··· Data supplied ···

`config.mk`:
```
export PLATFORM = sky130hd
export DESIGN_NAME = sha256_stream_hasher
export DESIGN_NICKNAME = d
export VERILOG_FILES = /design/src/hdl/sha256_pkg.sv /design/src/hdl/sha256_stream_hasher.sv /design/src/hdl/sha256_round_unit.sv
export SDC_FILE = /design/constraint.sdc
export NUM_CORES = 2
export LEC_CHECK = 0
export BUFFER_PORTS_ARGS = -buffer_cell sky130_fd_sc_hd__clkbuf_2
export CAP_MARGIN = 10
export CORE_ASPECT_RATIO = 1.1
export CORE_UTILIZATION = 50
export DETAILED_ROUTE_END_ITERATION = 8
export GPL_TIMING_DRIVEN = 0
export PLACE_DENSITY = 0.74
export SLEW_MARGIN = 30
export SYNTH_ARGS = -nofsm -noshare
export SYNTH_HDL_FRONTEND = slang
export SYNTH_SLANG_ARGS = --single-unit
export TNS_END_PERCENT = 1
```
`constraint.sdc`:
```
create_clock -name clk -period 30.3 [get_ports clk]
set_input_delay 3.03 -clock clk [delete_from_list [all_inputs] [get_ports clk]]
set_output_delay 3.03 -clock clk [all_outputs]
set_load 0.02 [all_outputs]
```
`src/hdl/sha256_pkg.sv`:
```
// ----------------------------------------------------------------------------
// SHA-256 shared definitions
// Word type, round constants, initial hash value, sigma functions, state
// types and the control bundle passed from the sequencer to the round unit.
// ----------------------------------------------------------------------------
package sha256_pkg;

  typedef logic [31:0] word_t;

  localparam word_t ROUND_K [64] = '{
    32'h428A2F98, 32'h71374491, 32'hB5C0FBCF, 32'hE9B5DBA5,
    32'h3956C25B, 32'h59F111F1, 32'h923F82A4, 32'hAB1C5ED5,
    32'hD807AA98, 32'h12835B01, 32'h243185BE, 32'h550C7DC3,
    32'h72BE5D74, 32'h80DEB1FE, 32'h9BDC06A7, 32'hC19BF174,
    32'hE49B69C1, 32'hEFBE4786, 32'h0FC19DC6, 32'h240CA1CC,
    32'h2DE92C6F, 32'h4A7484AA, 32'h5CB0A9DC, 32'h76F988DA,
    32'h983E5152, 32'hA831C66D, 32'hB00327C8, 32'hBF597FC7,
    32'hC6E00BF3, 32'hD5A79147, 32'h06CA6351, 32'h14292967,
    32'h27B70A85, 32'h2E1B2138, 32'h4D2C6DFC, 32'h53380D13,
    32'h650A7354, 32'h766A0ABB, 32'h81C2C92E, 32'h92722C85,
    32'hA2BFE8A1, 32'hA81A664B, 32'hC24B8B70, 32'hC76C51A3,
    32'hD192E819, 32'hD6990624, 32'hF40E3585, 32'h106AA070,
    32'h19A4C116, 32'h1E376C08, 32'h2748774C, 32'h34B0BCB5,
    32'h391C0CB3, 32'h4ED8AA4A, 32'h5B9CCA4F, 32'h682E6FF3,
    32'h748F82EE, 32'h78A5636F, 32'h84C87814, 32'h8CC70208,
    32'h90BEFFFA, 32'hA4506CEB, 32'hBEF9A3F7, 32'hC67178F2
  };

  localparam word_t INIT_HASH [8] = '{
    32'h6A09E667, 32'hBB67AE85, 32'h3C6EF372, 32'hA54FF53A,
    32'h510E527F, 32'h9B05688C, 32'h1F83D9AB, 32'h5BE0CD19
  };

  localparam word_t PAD_MARKER = 32'h80000000;
  localparam logic [3:0] LEN_HI_POS = 4'd14;
  localparam logic [3:0] LAST_POS = 4'd15;
  localparam logic [2:0] FULL_BYTES = 3'd4;
  localparam logic [2:0] LAST_INDEX = 3'd7;
  localparam logic [5:0] LAST_ROUND = 6'd63;

  typedef enum logic [2:0] {
    ST_IDLE,
    ST_PAD,
    ST_START,
    ST_WAIT,
    ST_OUT
  } seq_state_t;

  typedef enum logic [1:0] {
    PH_IDLE,
    PH_ROUND,
    PH_FINAL
  } core_phase_t;

  typedef struct packed {
    logic push;
    logic start;
    logic init;
  } core_ctl_t;

  function automatic word_t rotr(input word_t x, input int n);
    rotr = (x >> n) | (x << (32 - n));
  endfunction

  function automatic word_t big_sigma0(input word_t x);
    big_sigma0 = rotr(x, 2) ^ rotr(x, 13) ^ rotr(x, 22);
  endfunction

  function automatic word_t big_sigma1(input word_t x);
    big_sigma1 = rotr(x, 6) ^ rotr(x, 11) ^ rotr(x, 25);
  endfunction

  function automatic word_t small_sigma0(input word_t x);
    small_sigma0 = rotr(x, 7) ^ rotr(x, 18) ^ (x >> 3);
  endfunction

  function automatic word_t small_sigma1(input word_t x);
    small_sigma1 = rotr(x, 17) ^ rotr(x, 19) ^ (x >> 10);
  endfunction

endpackage

```
`src/hdl/sha256_stream_hasher.sv`:
```
// ----------------------------------------------------------------------------
// SHA-256 stream hasher
// Gathers message words into blocks, pads the final block and emits the
// eight digest words through a shared one-round-per-cycle compression unit.
// ----------------------------------------------------------------------------
// The message enters on the in_ channel as big-endian words. in_tlast marks
// the last word, and in_tuser gives its count of valid leading bytes (0 to 4).
// A non-final word is taken whenever in_tready is high. Every sixteenth
// word starts a compression (a start state, 64 rounds, a chaining add
// and a return to idle), during which in_tready is low and no word is taken.
// After the final word the block pushes padding words at one per cycle up to
// the end of the block, compresses, and may need one more padded block.
// The eight digest words then leave on the out_ channel, H0 first, with the
// word index in out_tuser and out_tlast on the eighth. A stall on out_tready
// holds the current word; no input is taken until all eight are delivered.
// After the eighth word the chaining value, word count and bit length return
// to their reset values. Reset clears all control state at once and leaves
// the block ready for a new message; no clearing pass is needed.
// ----------------------------------------------------------------------------
module sha256_stream_hasher
  import sha256_pkg::*;
(
  input  logic        clk,
  input  logic        rst_n,
  input  logic        in_tvalid,
  output logic        in_tready,
  input  logic [31:0] in_tdata,   // message_word[31:0]
  input  logic [2:0]  in_tuser,   // valid_bytes[2:0]
  input  logic        in_tlast,
  output logic        out_tvalid,
  input  logic        out_tready,
  output logic [31:0] out_tdata,  // digest_word[31:0]
  output logic [2:0]  out_tuser,  // digest_index[2:0]
  output logic        out_tlast
);

  seq_state_t  state_r, state_nxt;
  logic [3:0]  pos_r, pos_nxt;
  logic [63:0] bitlen_r, bitlen_nxt;
  logic [63:0] len_r, len_nxt;
  logic        marker_r, marker_nxt;
  logic        hi_sent_r, hi_sent_nxt;
  logic        fin_r, fin_nxt;
  logic        done_r, done_nxt;
  logic [2:0]  idx_r, idx_nxt;
  core_ctl_t   ctl;
  word_t       push_word;
  word_t       digest;
  logic        busy;
  logic [2:0]  nbytes;
  word_t       keep_mask;
  word_t       tail_marker;
  logic        out_acc;

  sha256_round_unit u_round (
    .clk       (clk),
    .rst_n     (rst_n),
    .ctl       (ctl),
    .push_word (push_word),
    .rd_idx    (idx_r),
    .rd_word   (digest),
    .busy      (busy)
  );

  assign out_acc = out_tvalid && out_tready;
  assign nbytes  = (in_tuser > FULL_BYTES) ? FULL_BYTES : in_tuser;

  always_comb begin
    case (nbytes)
      3'd0: begin
        keep_mask   = 32'h00000000;
        tail_marker = 32'h80000000;
      end
      3'd1: begin
        keep_mask   = 32'hFF000000;
        tail_marker = 32'h00800000;
      end
      3'd2: begin
        keep_mask   = 32'hFFFF0000;
        tail_marker = 32'h00008000;
      end
      3'd3: begin
        keep_mask   = 32'hFFFFFF00;
        tail_marker = 32'h00000080;
      end
      default: begin
        keep_mask   = 32'hFFFFFFFF;
        tail_marker = 32'h00000000;
      end
    endcase
  end

  always_comb begin
    state_nxt   = state_r;
    pos_nxt     = pos_r;
    bitlen_nxt  = bitlen_r;
    len_nxt     = len_r;
    marker_nxt  = marker_r;
    hi_sent_nxt = hi_sent_r;
    fin_nxt     = fin_r;
    done_nxt    = done_r;
    idx_nxt     = idx_r;
    ctl         = '0;
    push_word   = '0;
    in_tready   = 1'b0;
    out_tvalid  = 1'b0;
    case (state_r)
      ST_IDLE: begin
        in_tready = 1'b1;
        if (in_tvalid) begin
          ctl.push = 1'b1;
          pos_nxt  = pos_r + 4'd1;
          if (!in_tlast) begin
            push_word  = in_tdata;
            bitlen_nxt = bitlen_r + 64'd32;
            if (pos_r == LAST_POS) begin
              state_nxt = ST_START;
            end
          end else begin
            push_word   = (in_tdata & keep_mask) | tail_marker;
            len_nxt     = bitlen_r + {58'd0, nbytes, 3'd0};
            marker_nxt  = (nbytes == FULL_BYTES);
            hi_sent_nxt = 1'b0;
            done_nxt    = 1'b0;
            fin_nxt     = 1'b1;
            state_nxt   = (pos_r == LAST_POS) ? ST_START : ST_PAD;
          end
        end
      end
      ST_PAD: begin
        ctl.push = 1'b1;
        pos_nxt  = pos_r + 4'd1;
        if (marker_r) begin
          push_word  = PAD_MARKER;
          marker_nxt = 1'b0;
        end else if (hi_sent_r) begin
          push_word = len_r[31:0];
          done_nxt  = 1'b1;
        end else if (pos_r == LEN_HI_POS) begin
          push_word   = len_r[63:32];
          hi_sent_nxt = 1'b1;
        end
        if (pos_r == LAST_POS) begin
          state_nxt = ST_START;
        end
      end
      ST_START: begin
        ctl.start = 1'b1;
        state_nxt = ST_WAIT;
      end
      ST_WAIT: begin
        if (!busy) begin
          if (!fin_r) begin
            state_nxt = ST_IDLE;
          end else if (done_r) begin
            state_nxt = ST_OUT;
          end else begin
            state_nxt = ST_PAD;
          end
        end
      end
      ST_OUT: begin
        out_tvalid = 1'b1;
        if (out_tready) begin
          idx_nxt = idx_r + 3'd1;
          if (idx_r == LAST_INDEX) begin
            ctl.init   = 1'b1;
            pos_nxt    = '0;
            bitlen_nxt = '0;
            fin_nxt    = 1'b0;
            done_nxt   = 1'b0;
            state_nxt  = ST_IDLE;
          end
        end
      end
      default: begin
        state_nxt = ST_IDLE;
      end
    endcase
  end

  always_ff @(posedge clk) begin
    if (!rst_n) begin
      state_r   <= ST_IDLE;
      pos_r     <= '0;
      bitlen_r  <= '0;
      marker_r  <= 1'b0;
      hi_sent_r <= 1'b0;
      fin_r     <= 1'b0;
      done_r    <= 1'b0;
      idx_r     <= '0;
    end else begin
      state_r   <= state_nxt;
      pos_r     <= pos_nxt;
      bitlen_r  <= bitlen_nxt;
      marker_r  <= marker_nxt;
      hi_sent_r <= hi_sent_nxt;
      fin_r     <= fin_nxt;
      done_r    <= done_nxt;
      idx_r     <= idx_nxt;
    end
  end

  always_ff @(posedge clk) begin
    len_r <= len_nxt;
  end

  assign out_tdata = digest;
  assign out_tuser = idx_r;
  assign out_tlast = (idx_r == LAST_INDEX);

`ifndef NO_ASSERTIONS
  a_ready_excl_valid: assert property (@(posedge clk) disable iff (!rst_n)
    in_tready |-> !out_tvalid)
    else $error("Input request taken while digest output is pending.");

  a_start_busy: assert property (@(posedge clk) disable iff (!rst_n)
    (state_r == ST_START) |=> busy)
    else $error("Round unit did not start on a start request.");

  a_digest_restart: assert property (@(posedge clk) disable iff (!rst_n)
    (out_acc && idx_r == LAST_INDEX) |=> (pos_r == '0 && bitlen_r == '0 && idx_r == '0))
    else $error("Message state not cleared after the last digest word.");

  a_start_block_full: assert property (@(posedge clk) disable iff (!rst_n)
    (state_r == ST_START) |-> (pos_r == '0))
    else $error("Compression started on a partial block.");
`endif

endmodule

```
`src/hdl/sha256_round_unit.sv`:
```
// ----------------------------------------------------------------------------
// SHA-256 round unit
// Holds the message window, the working variables and the chaining value,
// and runs one compression round per cycle for 64 rounds.
// ----------------------------------------------------------------------------
module sha256_round_unit
  import sha256_pkg::*;
(
  input  logic      clk,
  input  logic      rst_n,
  input  core_ctl_t ctl,
  input  word_t     push_word,
  input  logic [2:0] rd_idx,
  output word_t     rd_word,
  output logic      busy
);

  core_phase_t phase_r, phase_nxt;
  logic [5:0]  rnd_r, rnd_nxt;
  word_t       win_r [16];
  word_t       var_r [8];
  word_t       hash_r [8];
  word_t       t1, t2, ch, maj, sched;

  always_comb begin
    ch    = (var_r[4] & var_r[5]) ^ (~var_r[4] & var_r[6]);
    maj   = (var_r[0] & var_r[1]) ^ (var_r[0] & var_r[2]) ^ (var_r[1] & var_r[2]);
    t1    = var_r[7] + big_sigma1(var_r[4]) + ch + ROUND_K[rnd_r] + win_r[0];
    t2    = big_sigma0(var_r[0]) + maj;
    sched = small_sigma1(win_r[14]) + win_r[9] + small_sigma0(win_r[1]) + win_r[0];
  end

  always_comb begin
    phase_nxt = phase_r;
    rnd_nxt   = rnd_r;
    case (phase_r)
      PH_IDLE: begin
        if (ctl.start) begin
          phase_nxt = PH_ROUND;
          rnd_nxt   = '0;
        end
      end
      PH_ROUND: begin
        rnd_nxt = rnd_r + 6'd1;
        if (rnd_r == LAST_ROUND) begin
          phase_nxt = PH_FINAL;
        end
      end
      PH_FINAL: begin
        phase_nxt = PH_IDLE;
      end
      default: begin
        phase_nxt = PH_IDLE;
      end
    endcase
  end

  always_ff @(posedge clk) begin
    if (!rst_n) begin
      phase_r <= PH_IDLE;
      rnd_r   <= '0;
    end else begin
      phase_r <= phase_nxt;
      rnd_r   <= rnd_nxt;
    end
  end

  always_ff @(posedge clk) begin
    if (ctl.push || phase_r == PH_ROUND) begin
      for (int i = 0; i < 15; i++) begin
        win_r[i] <= win_r[i + 1];
      end
      win_r[15] <= (phase_r == PH_ROUND) ? sched : push_word;
    end
  end

  always_ff @(posedge clk) begin
    if (phase_r == PH_IDLE && ctl.start) begin
      for (int i = 0; i < 8; i++) begin
        var_r[i] <= hash_r[i];
      end
    end else if (phase_r == PH_ROUND) begin
      var_r[7] <= var_r[6];
      var_r[6] <= var_r[5];
      var_r[5] <= var_r[4];
      var_r[4] <= var_r[3] + t1;
      var_r[3] <= var_r[2];
      var_r[2] <= var_r[1];
      var_r[1] <= var_r[0];
      var_r[0] <= t1 + t2;
    end
  end

  always_ff @(posedge clk) begin
    if (!rst_n) begin
      for (int i = 0; i < 8; i++) begin
        hash_r[i] <= INIT_HASH[i];
      end
    end else if (ctl.init) begin
      for (int i = 0; i < 8; i++) begin
        hash_r[i] <= INIT_HASH[i];
      end
    end else if (phase_r == PH_FINAL) begin
      for (int i = 0; i < 8; i++) begin
        hash_r[i] <= hash_r[i] + var_r[i];
      end
    end
  end

  assign rd_word = hash_r[rd_idx];
  assign busy    = (phase_r != PH_IDLE);

endmodule

```
==> metrics.txt <==
status=finished clean; post-CTS resize count=0; kind of critical path=reg2reg; row count=145; routability cong.=1.028; Routed WL=248400 um; drt first pass iters=9; Critical Path Sink Type=register; CP max stage delay=910 ps; largest net degree at the start of global routing=80; DR vias=55180; worst slew pin tran=1162 ps; CTS tree=built; Detailed Place HPWL=between 150000 and 200000 um; PortBufs=76; Cell variety after synth=114; Worst slew margin=22.27%; cts bufs inserted=about 120; maxcap violations=0; DR WL/cell=27.97 um; Final #Nets=7497; Critical Path AT=12780 ps; Post-synth ARST share=0%; pre-CTS setup slack=18480 ps; FF+latch count, synth=1169; Initial Utilization=50.50%; grt met3 use=between 6 and 7%; die span in x=363.4 um; clk buf depth=3; Max Clock Freq=between 0.08 and 0.09 GHz; Critical Path Slowest Stage Cell=o21ai_0; clock-pin slew of the registers on the worst-case setup and hold paths=70 ps; Core Area=between 100000 and 150000 um^2; met2 Use GR=51.97%; CP Launch Type=register; average size of a mapped cell=10.81 um^2; I/O pins=around 80; initial antenna violation count=7; Final setup viols=0; antenna-violating nets left=0; DR DRC count=0; count of final max-slew check failures=0; PD cells=62.24 nW/um^2; Peak VDD IR=about 0.05 mV; DIE HEIGHT=399.5 um; clock sink count=1169; Post-synth EDFFs=1053; Hold Fails Final Rpt=0; worst-path fanout max=10; Synth area leaders=edfxtp_1, ha_1, nand2_1; Die ar.=about 150000 um^2; register area share after synthesis=47.26%; routed vias/inst=approximately 6.2; TNS Setup=0 ps; Post-Synthesis Cells=6643; Synthesis Warnings=0; Iter 0 DRT Violations=6719; vias in the first global route=52790; gr ovfl total=0; Setup Skew=between 80 and 90 ps; Required @ worst endpoint=slightly above 30000 ps; Post-CTS Setup Bufs=0; final worst-path cycle share=slightly above 40%; Hold WC Path Type=reg2reg; layout cells sized above 1=8.094%; Lkg Pwr=30.25 nW; final setup margin=approximately 18000 ps; syn nets=7277; met1 usage=approximately 45%; Yosys top cell by area=edfxtp_1; H-tree lvl count=3; clk root buf=clkbuf_16; Most Used Layer, Global Route=met2; unrepaired setup endpoints after global routing=false; first-pass GRT wire length=approximately 360000 um; Yosys top cell area share=44.02%; Mapped Area=71830 um^2; Clk Latency, worst-skew pair=800 ps; gr usage total=33.98%; most common flop cell mapped by yosys=edfxtp_1; Layout area overhead=10.58%; Post-CTS Hold Buffers=0; min cycle time layout=12290 ps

···

• _Task prompt_
The answer must consist of each line from the entries that contains the string "property".

• _Reply_
  a_ready_excl_valid: assert property (@(posedge clk) disable iff (!rst_n)
  a_start_busy: assert property (@(posedge clk) disable iff (!rst_n)
  a_digest_restart: assert property (@(posedge clk) disable iff (!rst_n)
  a_start_block_full: assert property (@(posedge clk) disable iff (!rst_n)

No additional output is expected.